Law on Pornography in Art or Literature
Central Executive Committee and the Soviet of Peoples Commissars, The Distribution of Pornographic Works. October 17, 1935
Issued jointly by the Central Executive Committee and the Council of People’s Commissars in October 1935, this decree treated “pornography” not as a private vice but as a public threat that demanded police and prosecutorial action.
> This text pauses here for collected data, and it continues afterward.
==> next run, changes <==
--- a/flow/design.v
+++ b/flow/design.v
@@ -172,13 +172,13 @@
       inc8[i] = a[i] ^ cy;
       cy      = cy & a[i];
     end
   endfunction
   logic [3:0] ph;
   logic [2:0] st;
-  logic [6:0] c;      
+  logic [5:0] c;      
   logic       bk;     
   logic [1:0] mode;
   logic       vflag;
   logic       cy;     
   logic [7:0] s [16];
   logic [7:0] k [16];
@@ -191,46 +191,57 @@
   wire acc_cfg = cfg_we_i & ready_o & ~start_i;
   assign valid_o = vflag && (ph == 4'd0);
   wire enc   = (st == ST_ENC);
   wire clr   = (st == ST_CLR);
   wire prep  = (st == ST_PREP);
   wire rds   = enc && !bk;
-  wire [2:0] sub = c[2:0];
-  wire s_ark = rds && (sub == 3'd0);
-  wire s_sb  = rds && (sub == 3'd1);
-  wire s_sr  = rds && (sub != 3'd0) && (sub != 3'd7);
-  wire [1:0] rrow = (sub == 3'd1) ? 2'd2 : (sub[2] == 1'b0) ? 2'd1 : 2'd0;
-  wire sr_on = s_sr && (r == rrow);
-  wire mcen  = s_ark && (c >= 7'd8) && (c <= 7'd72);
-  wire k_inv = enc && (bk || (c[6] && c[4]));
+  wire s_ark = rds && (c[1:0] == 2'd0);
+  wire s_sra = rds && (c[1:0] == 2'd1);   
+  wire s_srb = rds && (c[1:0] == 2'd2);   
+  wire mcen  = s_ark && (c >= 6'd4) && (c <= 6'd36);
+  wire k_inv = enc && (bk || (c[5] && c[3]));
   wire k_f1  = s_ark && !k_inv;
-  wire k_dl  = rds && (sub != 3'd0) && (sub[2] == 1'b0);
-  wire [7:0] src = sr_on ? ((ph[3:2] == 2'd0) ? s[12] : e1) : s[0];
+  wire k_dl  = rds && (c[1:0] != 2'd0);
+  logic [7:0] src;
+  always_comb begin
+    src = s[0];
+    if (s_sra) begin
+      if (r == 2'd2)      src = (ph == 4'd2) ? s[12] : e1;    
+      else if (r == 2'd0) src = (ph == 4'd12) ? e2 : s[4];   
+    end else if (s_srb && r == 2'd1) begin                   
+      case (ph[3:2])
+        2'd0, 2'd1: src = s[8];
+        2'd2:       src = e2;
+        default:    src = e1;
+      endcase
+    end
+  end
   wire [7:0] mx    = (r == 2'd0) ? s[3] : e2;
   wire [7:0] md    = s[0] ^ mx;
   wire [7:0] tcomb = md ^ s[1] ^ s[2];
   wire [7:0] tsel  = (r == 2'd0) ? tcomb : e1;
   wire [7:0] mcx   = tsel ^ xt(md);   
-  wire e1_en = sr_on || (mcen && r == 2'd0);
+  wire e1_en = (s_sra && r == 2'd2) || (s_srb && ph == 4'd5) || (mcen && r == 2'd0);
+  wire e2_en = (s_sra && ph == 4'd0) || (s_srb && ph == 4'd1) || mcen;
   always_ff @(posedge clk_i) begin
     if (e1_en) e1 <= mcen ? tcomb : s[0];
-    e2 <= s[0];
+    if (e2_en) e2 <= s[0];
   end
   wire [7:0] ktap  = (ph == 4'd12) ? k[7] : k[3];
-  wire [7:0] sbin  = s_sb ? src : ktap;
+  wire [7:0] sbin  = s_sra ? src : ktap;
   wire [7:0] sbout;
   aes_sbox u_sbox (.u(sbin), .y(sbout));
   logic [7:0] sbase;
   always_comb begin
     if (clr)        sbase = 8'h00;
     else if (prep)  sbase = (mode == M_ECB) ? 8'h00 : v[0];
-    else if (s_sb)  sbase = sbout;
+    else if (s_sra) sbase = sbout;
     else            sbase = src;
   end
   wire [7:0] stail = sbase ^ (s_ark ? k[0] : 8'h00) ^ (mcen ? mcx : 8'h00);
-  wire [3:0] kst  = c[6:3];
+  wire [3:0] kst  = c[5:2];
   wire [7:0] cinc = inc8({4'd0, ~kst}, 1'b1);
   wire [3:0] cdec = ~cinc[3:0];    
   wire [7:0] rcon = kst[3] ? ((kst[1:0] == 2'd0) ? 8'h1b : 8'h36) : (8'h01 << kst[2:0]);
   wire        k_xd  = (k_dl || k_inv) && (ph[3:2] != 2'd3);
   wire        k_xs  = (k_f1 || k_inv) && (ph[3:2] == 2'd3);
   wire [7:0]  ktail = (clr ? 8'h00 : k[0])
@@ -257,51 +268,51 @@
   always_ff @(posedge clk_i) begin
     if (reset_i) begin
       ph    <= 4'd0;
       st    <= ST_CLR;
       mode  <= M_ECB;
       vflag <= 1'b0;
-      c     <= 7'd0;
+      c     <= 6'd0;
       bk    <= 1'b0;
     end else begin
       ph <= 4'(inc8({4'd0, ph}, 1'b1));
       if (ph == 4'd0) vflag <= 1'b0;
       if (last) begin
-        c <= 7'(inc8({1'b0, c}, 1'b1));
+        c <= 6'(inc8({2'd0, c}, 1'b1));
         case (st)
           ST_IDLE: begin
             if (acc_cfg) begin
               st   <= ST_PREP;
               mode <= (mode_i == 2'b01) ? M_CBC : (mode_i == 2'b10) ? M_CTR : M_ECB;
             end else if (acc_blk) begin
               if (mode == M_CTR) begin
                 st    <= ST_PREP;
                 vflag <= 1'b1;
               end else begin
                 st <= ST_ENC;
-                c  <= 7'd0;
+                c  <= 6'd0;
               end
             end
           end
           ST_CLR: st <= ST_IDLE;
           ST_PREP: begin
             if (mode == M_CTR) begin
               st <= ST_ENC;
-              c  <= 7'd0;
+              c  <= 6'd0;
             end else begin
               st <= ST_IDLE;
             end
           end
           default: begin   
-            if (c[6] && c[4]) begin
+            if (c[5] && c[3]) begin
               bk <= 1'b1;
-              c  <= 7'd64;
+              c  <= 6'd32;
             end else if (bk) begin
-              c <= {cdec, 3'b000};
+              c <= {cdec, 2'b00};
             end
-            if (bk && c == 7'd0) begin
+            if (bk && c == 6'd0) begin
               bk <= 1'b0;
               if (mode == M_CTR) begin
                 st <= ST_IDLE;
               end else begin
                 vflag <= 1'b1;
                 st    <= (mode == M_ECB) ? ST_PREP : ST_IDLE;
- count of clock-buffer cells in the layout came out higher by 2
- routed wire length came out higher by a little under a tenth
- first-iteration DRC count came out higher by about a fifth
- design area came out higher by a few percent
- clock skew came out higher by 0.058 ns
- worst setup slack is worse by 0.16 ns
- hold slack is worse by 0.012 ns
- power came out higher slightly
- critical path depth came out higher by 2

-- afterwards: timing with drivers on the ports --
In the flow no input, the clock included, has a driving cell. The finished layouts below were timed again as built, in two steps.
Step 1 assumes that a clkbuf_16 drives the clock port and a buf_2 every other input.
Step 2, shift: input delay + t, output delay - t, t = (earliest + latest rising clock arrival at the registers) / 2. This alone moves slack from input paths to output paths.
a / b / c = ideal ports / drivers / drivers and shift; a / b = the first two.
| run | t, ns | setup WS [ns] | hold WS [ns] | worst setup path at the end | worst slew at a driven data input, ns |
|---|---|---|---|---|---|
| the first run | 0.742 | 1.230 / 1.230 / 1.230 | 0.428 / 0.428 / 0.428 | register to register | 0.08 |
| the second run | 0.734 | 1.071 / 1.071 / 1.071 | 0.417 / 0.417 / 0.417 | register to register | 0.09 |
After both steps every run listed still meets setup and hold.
Its language belongs to the same mid-1930s turn toward cultural discipline that produced socialist realism: the state asserted the right to define acceptable representation, to police distribution networks, and to punish publishers, sellers, and possessors as agents of moral and political contamination.
Original Source: Postanovlenie #2112335 (17 October 1935) in GARF, f. 5446, op. 16, d. 4002, l. 1.
The Central Executive Committee and the Soviet of Peoples Commissars of the USSR decree:
To advise the governments of the Union Republics to add to the criminal codes of the Union Republics a statute of the following content:
The production, circulation, or advertising of pornographic works, printed publications, pictures, or any other articles [of a pornographic character], and also the trading therein or the possession thereof with the goal of sale or dissemination shall carry with it the deprivation of freedom for a term up to five years with the mandatory confiscation of the pornographic articles and the means of their production.